(Dataset entries)
■ ■ ■ ■

$ cat src/rtl/top.sv
// top: SPI-flash boot loader filling a 32-word register file, plus a UART text console
// that stores received characters and echoes them back.
module regfile (
  input  logic        clk,
  input  logic        reset,
  input  logic        we,
  input  logic [4:0]  waddr,
  input  logic [31:0] wdata
);
  logic [31:0] data [0:31];
  always_ff @(posedge clk or negedge reset)
    if (!reset) begin
      for (int i = 0; i < 32; i++) data[i] <= '0;
    end else begin
      data[0] <= '0;
      for (int i = 1; i < 32; i++) data[i] <= (we && waddr == 5'(i)) ? wdata : data[i];
    end
endmodule

module cpu (
  input  logic clk,
  input  logic reset,
  input  logic flash_miso,
  output logic flash_clk,
  output logic flash_mosi,
  output logic flash_cs,
  output logic done
);
  typedef enum logic [1:0] {IDLE, CMD, READ, DONE} state_t;
  localparam logic [31:0] READ_CMD = 32'h0300_0000;
  localparam logic [9:0] READ_BITS = 10'd992;
  state_t state;
  logic [31:0] cmd_sr, word;
  logic [9:0] cnt;
  logic [6:0] byte_sr;
  logic [7:0] new_byte;
  logic we;
  logic [4:0] waddr;
  assign new_byte = {byte_sr, flash_miso};
  assign done = state == DONE;
  regfile cpu_regs (.clk(clk), .reset(reset), .we(we), .waddr(waddr), .wdata(word));
  // flash_clk is toggled by this FSM: mosi moves on its falling side, miso is taken on its rising side
  always_ff @(posedge clk or negedge reset)
    if (!reset) begin
      state <= IDLE;
      flash_cs <= 1'b1;
      flash_clk <= 1'b0;
      flash_mosi <= 1'b0;
      cmd_sr <= '0;
      word <= '0;
      cnt <= '0;
      byte_sr <= '0;
      we <= 1'b0;
      waddr <= '0;
    end else begin
      we <= 1'b0;
      case (state)
        IDLE: begin
          state <= CMD;
          flash_cs <= 1'b0;
          flash_mosi <= READ_CMD[31];
          cmd_sr <= {READ_CMD[30:0], 1'b0};
          cnt <= '0;
        end
        CMD: begin
          flash_clk <= ~flash_clk;
          if (flash_clk) begin
            state <= cnt == 10'd31 ? READ : CMD;
            flash_mosi <= cnt == 10'd31 ? 1'b0 : cmd_sr[31];
            cmd_sr <= cmd_sr << 1;
            cnt <= cnt == 10'd31 ? '0 : cnt + 10'd1;
          end
        end
        READ: begin
          if (!flash_clk) begin
            flash_clk <= 1'b1;
            byte_sr <= new_byte[6:0];
            cnt <= cnt + 10'd1;
            if (cnt[2:0] == 3'd7) begin
              word <= {new_byte, word[31:8]};
              we <= cnt[4:3] == 2'd3;
              waddr <= cnt[9:5] + 5'd1;
            end
          end else begin
            flash_clk <= 1'b0;
            flash_cs <= cnt == READ_BITS;
            state <= cnt == READ_BITS ? DONE : READ;
          end
        end
        DONE: state <= DONE;
      endcase
    end
endmodule

module uart_receiver #(parameter int DIV = 234) (
  input  logic       clk,
  input  logic       reset,
  input  logic       rx,
  output logic       valid,
  output logic [7:0] data
);
  typedef enum logic [1:0] {R_IDLE, R_START, R_DATA, R_STOP} rx_state_t;
  localparam logic [15:0] FULL = 16'(DIV - 1);
  localparam logic [15:0] MID = 16'(DIV / 2 - 2);
  rx_state_t st;
  logic [1:0] sync;
  logic prev;
  logic [15:0] cnt;
  logic [2:0] nbit;
  always_ff @(posedge clk or negedge reset)
    if (!reset) begin
      sync <= 2'b11;
      prev <= 1'b1;
      st <= R_IDLE;
      cnt <= '0;
      nbit <= '0;
      valid <= 1'b0;
      data <= '0;
    end else begin
      sync <= {sync[0], rx};
      prev <= sync[1];
      valid <= 1'b0;
      case (st)
        R_IDLE: begin
          st <= (prev && !sync[1]) ? R_START : R_IDLE;
          cnt <= '0;
        end
        R_START: begin
          st <= cnt == MID ? (sync[1] ? R_IDLE : R_DATA) : R_START;
          cnt <= cnt == MID ? '0 : cnt + 16'd1;
          nbit <= '0;
        end
        R_DATA: begin
          cnt <= cnt == FULL ? '0 : cnt + 16'd1;
          if (cnt == FULL) begin
            data <= {sync[1], data[7:1]};
            nbit <= nbit + 3'd1;
            st <= nbit == 3'd7 ? R_STOP : R_DATA;
          end
        end
        R_STOP: begin
          cnt <= cnt == FULL ? '0 : cnt + 16'd1;
          valid <= cnt == FULL && sync[1];
          st <= cnt == FULL ? R_IDLE : R_STOP;
        end
      endcase
    end
endmodule
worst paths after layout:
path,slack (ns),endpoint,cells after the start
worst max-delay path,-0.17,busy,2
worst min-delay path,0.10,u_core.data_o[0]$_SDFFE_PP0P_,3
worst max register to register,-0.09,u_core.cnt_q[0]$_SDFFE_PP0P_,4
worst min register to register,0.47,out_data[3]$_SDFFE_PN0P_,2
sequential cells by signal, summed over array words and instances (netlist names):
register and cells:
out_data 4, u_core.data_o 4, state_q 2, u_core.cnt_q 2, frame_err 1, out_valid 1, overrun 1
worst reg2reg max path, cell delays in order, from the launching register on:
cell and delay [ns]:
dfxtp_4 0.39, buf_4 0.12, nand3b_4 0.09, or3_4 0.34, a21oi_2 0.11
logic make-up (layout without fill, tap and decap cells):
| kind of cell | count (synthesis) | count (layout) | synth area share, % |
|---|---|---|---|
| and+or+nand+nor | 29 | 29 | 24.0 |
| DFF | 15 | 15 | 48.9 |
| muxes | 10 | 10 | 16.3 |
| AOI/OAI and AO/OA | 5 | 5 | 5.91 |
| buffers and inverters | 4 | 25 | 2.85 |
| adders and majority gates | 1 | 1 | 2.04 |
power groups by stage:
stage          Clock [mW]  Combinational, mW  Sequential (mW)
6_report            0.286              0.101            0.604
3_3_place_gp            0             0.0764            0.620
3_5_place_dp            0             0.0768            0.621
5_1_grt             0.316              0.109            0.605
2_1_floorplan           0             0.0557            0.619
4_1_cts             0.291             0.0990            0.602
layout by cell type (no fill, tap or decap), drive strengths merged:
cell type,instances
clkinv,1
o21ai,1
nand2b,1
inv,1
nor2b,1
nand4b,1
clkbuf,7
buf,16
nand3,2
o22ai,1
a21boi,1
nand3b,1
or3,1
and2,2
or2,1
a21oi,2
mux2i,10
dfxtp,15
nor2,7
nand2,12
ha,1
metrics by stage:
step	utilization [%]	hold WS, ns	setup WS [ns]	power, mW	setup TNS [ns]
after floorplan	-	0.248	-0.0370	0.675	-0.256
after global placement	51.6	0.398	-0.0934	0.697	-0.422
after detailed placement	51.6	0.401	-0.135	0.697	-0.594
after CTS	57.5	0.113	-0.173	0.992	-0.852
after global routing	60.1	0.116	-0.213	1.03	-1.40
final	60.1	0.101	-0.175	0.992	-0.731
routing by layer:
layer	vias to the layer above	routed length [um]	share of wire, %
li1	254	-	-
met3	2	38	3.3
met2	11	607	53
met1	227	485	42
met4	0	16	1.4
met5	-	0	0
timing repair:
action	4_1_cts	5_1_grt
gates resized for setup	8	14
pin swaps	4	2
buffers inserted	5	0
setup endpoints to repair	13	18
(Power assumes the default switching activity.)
## src/rtl/vdec_hs_pkg.sv

```systemverilog
// Shared types and widths for the HS CRC check scheduler.
// State encodings, field widths and the length legality rule.
package vdec_hs_pkg;

    localparam int INFO_W  = 21;
    localparam int CRC_W   = 16;
    localparam int LEN_W   = 5;
    localparam int MAX_LEN = 21;
    localparam int ID_W    = 2;

    typedef enum logic [1:0] {
        ST_IDLE  = 2'd0,
        ST_START = 2'd1,
        ST_WAIT  = 2'd2,
        ST_RESP  = 2'd3
    } state_t;

    function automatic logic len_ok(input logic [LEN_W-1:0] len);
        return (len != '0) && (len <= LEN_W'(MAX_LEN));
    endfunction

endpackage

```

## src/rtl/vdec_hs_rr_arb.sv

```systemverilog
// Round-robin grant: first requester at or after ptr wins.
// Returns one-hot grant, its index, and an any-request flag.
module vdec_hs_rr_arb
    import vdec_hs_pkg::*;
#(
    parameter int NREQ = 4
) (
    input  logic [NREQ-1:0] req,
    input  logic [ID_W-1:0] ptr,
    output logic [NREQ-1:0] gnt,
    output logic [ID_W-1:0] idx,
    output logic            hit
);

    logic [2:0] cand;

    // Scan from the pointer, wrapping at NREQ, and stop at the first hit.
    always_comb begin
        gnt  = '0;
        idx  = '0;
        hit  = 1'b0;
        cand = '0;
        for (int k = 0; k < NREQ; k++) begin
            cand = {1'b0, ptr} + 3'(k);
            if (cand >= 3'(NREQ)) begin
                cand = cand - 3'(NREQ);
            end
            if (!hit && req[cand[ID_W-1:0]]) begin
                hit                  = 1'b1;
                idx                  = cand[ID_W-1:0];
                gnt[cand[ID_W-1:0]] = 1'b1;
            end
        end
    end

endmodule

```

## src/rtl/vdec_hs_crc_sched.sv

```systemverilog
// Schedules CRC checks from NREQ requesters onto one serial engine.
// Optional WAIT watchdog: define VDEC_HS_CRC_SCHED_TIMEOUT_EN.
module vdec_hs_crc_sched
    import vdec_hs_pkg::*;
#(
    parameter int NREQ        = 4,
    parameter int TIMEOUT_CYC = 31
) (
    input  logic                    clk,
    input  logic                    rst_n,
    input  logic [NREQ-1:0]         req_valid,
    output logic [NREQ-1:0]         req_ready,
    input  logic [NREQ*INFO_W-1:0]  req_info_bits,
    input  logic [NREQ*CRC_W-1:0]   req_crc_bits,
    input  logic [NREQ*LEN_W-1:0]   req_info_len,
    output logic                    rsp_valid,
    output logic [ID_W-1:0]         rsp_id,
    output logic                    rsp_match,
    output logic                    rsp_err,
    output logic                    eng_start,
    output logic [INFO_W-1:0]       eng_info_bits,
    output logic [CRC_W-1:0]        eng_crc_bits,
    output logic [LEN_W-1:0]        eng_info_len,
    input  logic                    eng_busy,
    input  logic                    eng_done,
    input  logic                    eng_crc_match
);

    state_t             state_q;
    state_t             state_d;
    logic [ID_W-1:0]    ptr_q;
    logic [NREQ-1:0]    gnt;
    logic [ID_W-1:0]    gidx;
    logic               hit;
    logic               grant;
    logic               wd_hit;
    logic [INFO_W-1:0]  sel_info;
    logic [CRC_W-1:0]   sel_crc;
    logic [LEN_W-1:0]   sel_len;
    logic [INFO_W-1:0]  info_q;
    logic [CRC_W-1:0]   crc_q;
    logic [LEN_W-1:0]   len_q;
    logic [ID_W-1:0]    id_q;
    logic               match_q;
    logic               err_q;

    vdec_hs_rr_arb #(
        .NREQ (NREQ)
    ) u_arb (
        .req (req_valid),
        .ptr (ptr_q),
        .gnt (gnt),
        .idx (gidx),
        .hit (hit)
    );

    assign grant     = (state_q == ST_IDLE) && hit;
    assign req_ready = (grant && rst_n) ? gnt : '0;

    // Route the granted requester's fields to the latch inputs.
    always_comb begin
        sel_info = '0;
        sel_crc  = '0;
        sel_len  = '0;
        for (int i = 0; i < NREQ; i++) begin
            if (gnt[i]) begin
                sel_info = req_info_bits[i*INFO_W +: INFO_W];
                sel_crc  = req_crc_bits[i*CRC_W +: CRC_W];
                sel_len  = req_info_len[i*LEN_W +: LEN_W];
            end
        end
    end

`ifdef VDEC_HS_CRC_SCHED_TIMEOUT_EN
    localparam int CNT_W = $clog2(TIMEOUT_CYC + 1);
    logic [CNT_W-1:0] wd_q;

    assign wd_hit = (state_q == ST_WAIT) && (wd_q == CNT_W'(TIMEOUT_CYC));

    // Count WAIT cycles; cleared whenever the FSM is outside WAIT.
    always_ff @(posedge clk or negedge rst_n) begin
        if (!rst_n) begin
            wd_q <= '0;
        end else if (state_q != ST_WAIT) begin
            wd_q <= '0;
        end else if (!wd_hit) begin
            wd_q <= wd_q + CNT_W'(1);
        end
    end
`else
    assign wd_hit = 1'b0;
`endif

    // FSM state register.
    always_ff @(posedge clk or negedge rst_n) begin
        if (!rst_n) begin
            state_q <= ST_IDLE;
        end else begin
            state_q <= state_d;
        end
    end

    // Next state plus the single-cycle start and response strobes.
    always_comb begin
        state_d   = state_q;
        eng_start = 1'b0;
        rsp_valid = 1'b0;
        unique case (state_q)
            ST_IDLE: begin
                if (hit) begin
                    state_d = len_ok(sel_len) ? ST_START : ST_RESP;
                end
            end
            ST_START: begin
                if (!eng_busy) begin
                    eng_start = 1'b1;
                    state_d   = ST_WAIT;
                end
            end
            ST_WAIT: begin
                if (eng_done || wd_hit) begin
                    state_d = ST_RESP;
                end
            end
            ST_RESP: begin
                rsp_valid = 1'b1;
                state_d   = ST_IDLE;
            end
            default: state_d = ST_IDLE;
        endcase
    end

    // Round-robin pointer moves past each granted requester.
    always_ff @(posedge clk or negedge rst_n) begin
        if (!rst_n) begin
            ptr_q <= '0;
        end else if (grant) begin
            ptr_q <= (gidx == ID_W'(NREQ - 1)) ? '0 : gidx + ID_W'(1);
        end
    end

    // Latch the request on grant; record the outcome in WAIT.
    always_ff @(posedge clk or negedge rst_n) begin
        if (!rst_n) begin
            info_q  <= '0;
            crc_q   <= '0;
            len_q   <= '0;
            id_q    <= '0;
            match_q <= 1'b0;
            err_q   <= 1'b0;
        end else if (grant) begin
            info_q  <= sel_info;
            crc_q   <= sel_crc;
            len_q   <= sel_len;
            id_q    <= gidx;
            match_q <= 1'b0;
            err_q   <= !len_ok(sel_len);
        end else if (state_q == ST_WAIT) begin
            if (eng_done) begin
                match_q <= eng_crc_match;
                err_q   <= 1'b0;
            end else if (wd_hit) begin
                match_q <= 1'b0;
                err_q   <= 1'b1;
            end
        end
    end

    assign eng_info_bits = info_q;
    assign eng_crc_bits  = crc_q;
    assign eng_info_len  = len_q;
    assign rsp_id        = id_q;
    assign rsp_match     = match_q;
    assign rsp_err       = err_q;

endmodule
```
[src/rtl/seq_detect_param.sv]
// Parametrised Mealy sequence detector with KMP mismatch recovery, overlap mode and saturating
// match counter. Define SEQ_DET_REGOUT_EN to register `out` (one-cycle pulse after the match).
module seq_detect_param #(
    parameter int unsigned      PAT_W   = 4,
    parameter logic [PAT_W-1:0] PATTERN = 4'b1010,
    parameter int unsigned      CNT_W   = 8
) (
    input  logic                     clk,
    input  logic                     reset,
    input  logic                     in_valid,
    input  logic                     in,
    input  logic                     overlap,
    input  logic                     clr,
    output logic                     out,
    output logic [CNT_W-1:0]         match_cnt,
    output logic [$clog2(PAT_W)-1:0] state
);
    localparam int unsigned SW = $clog2(PAT_W);
    typedef logic [SW-1:0] k_t;

    // Bit i of the pattern in arrival order (i = 0 is the first bit expected).
    function automatic logic pbit(input int i);
        return PATTERN[PAT_W-1-i];
    endfunction

    // Failure-transition table indexed by {k, b}: longest pattern prefix that is a suffix of
    // (prefix of length k followed by b), capped at PAT_W-1.
    function automatic logic [2*PAT_W*SW-1:0] build_next();
        logic [2*PAT_W*SW-1:0] tbl;
        tbl = '0;
        for (int k = 0; k < PAT_W; k++) begin
            for (int b = 0; b < 2; b++) begin
                int best;
                best = 0;
                for (int l = 1; l < PAT_W; l++) begin
                    if (l <= k + 1) begin
                        logic ok;
                        ok = 1'b1;
                        for (int i = 0; i < l; i++) begin
                            int   j;
                            logic sb;
                            j  = k + 1 - l + i;
                            sb = (j < k) ? pbit(j) : b[0];
                            if (sb != pbit(i)) ok = 1'b0;
                        end
                        if (ok) best = l;
                    end
                end
                tbl[(2*k+b)*SW +: SW] = best[SW-1:0];
            end
        end
        return tbl;
    endfunction

    // Longest proper prefix of the pattern that is also a suffix of it.
    function automatic int build_border();
        int best;
        best = 0;
        for (int l = 1; l < PAT_W; l++) begin
            logic ok;
            ok = 1'b1;
            for (int i = 0; i < l; i++) begin
                if (pbit(i) != pbit(PAT_W - l + i)) ok = 1'b0;
            end
            if (ok) best = l;
        end
        return best;
    endfunction

    localparam logic [2*PAT_W*SW-1:0] NEXT_TBL = build_next();
    localparam int                    BORDER_I = build_border();
    localparam k_t                    K_BORDER = k_t'(BORDER_I);
    localparam k_t                    K_LAST   = k_t'(PAT_W - 1);
    localparam logic [CNT_W-1:0]      CNT_MAX  = '1;

    k_t               k_q, k_d;
    logic [CNT_W-1:0] cnt_q, cnt_d;
    logic             hit;

    always_ff @(posedge clk or posedge reset) begin
        if (reset) begin
            k_q   <= '0;
            cnt_q <= '0;
        end else begin
            k_q   <= k_d;
            cnt_q <= cnt_d;
        end
    end

    always_comb begin
        hit   = in_valid & ~clr & (k_q == K_LAST) & (in == PATTERN[0]);
        k_d   = k_q;
        cnt_d = cnt_q;
        if (clr) begin
            k_d   = '0;
            cnt_d = '0;
        end else if (hit) begin
            k_d = overlap ? K_BORDER : '0;
            if (cnt_q != CNT_MAX) cnt_d = cnt_q + CNT_W'(1);
        end else if (in_valid) begin
            k_d = NEXT_TBL[int'({k_q, in}) * SW +: SW];
        end
    end

`ifdef SEQ_DET_REGOUT_EN
    logic out_q;

    always_ff @(posedge clk or posedge reset) begin
        if (reset) out_q <= 1'b0;
        else       out_q <= hit;
    end

    always_comb begin
        out = out_q;
    end
`else
    always_comb begin
        out = hit & ~reset;
    end
`endif

    assign state     = k_q;
    assign match_cnt = cnt_q;

endmodule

■ ■ ■ ■

## ACTIVITY
Both the line containing "worst paths after" and the line containing "logic make-up (layout" belong in the answer. Print them and every line above that falls between them exactly, and no others.

## WRITTEN REPLY
worst paths after layout:
path,slack (ns),endpoint,cells after the start
worst max-delay path,-0.17,busy,2
worst min-delay path,0.10,u_core.data_o[0]$_SDFFE_PP0P_,3
worst max register to register,-0.09,u_core.cnt_q[0]$_SDFFE_PP0P_,4
worst min register to register,0.47,out_data[3]$_SDFFE_PN0P_,2
sequential cells by signal, summed over array words and instances (netlist names):
register and cells:
out_data 4, u_core.data_o 4, state_q 2, u_core.cnt_q 2, frame_err 1, out_valid 1, overrun 1
worst reg2reg max path, cell delays in order, from the launching register on:
cell and delay [ns]:
dfxtp_4 0.39, buf_4 0.12, nand3b_4 0.09, or3_4 0.34, a21oi_2 0.11
logic make-up (layout without fill, tap and decap cells):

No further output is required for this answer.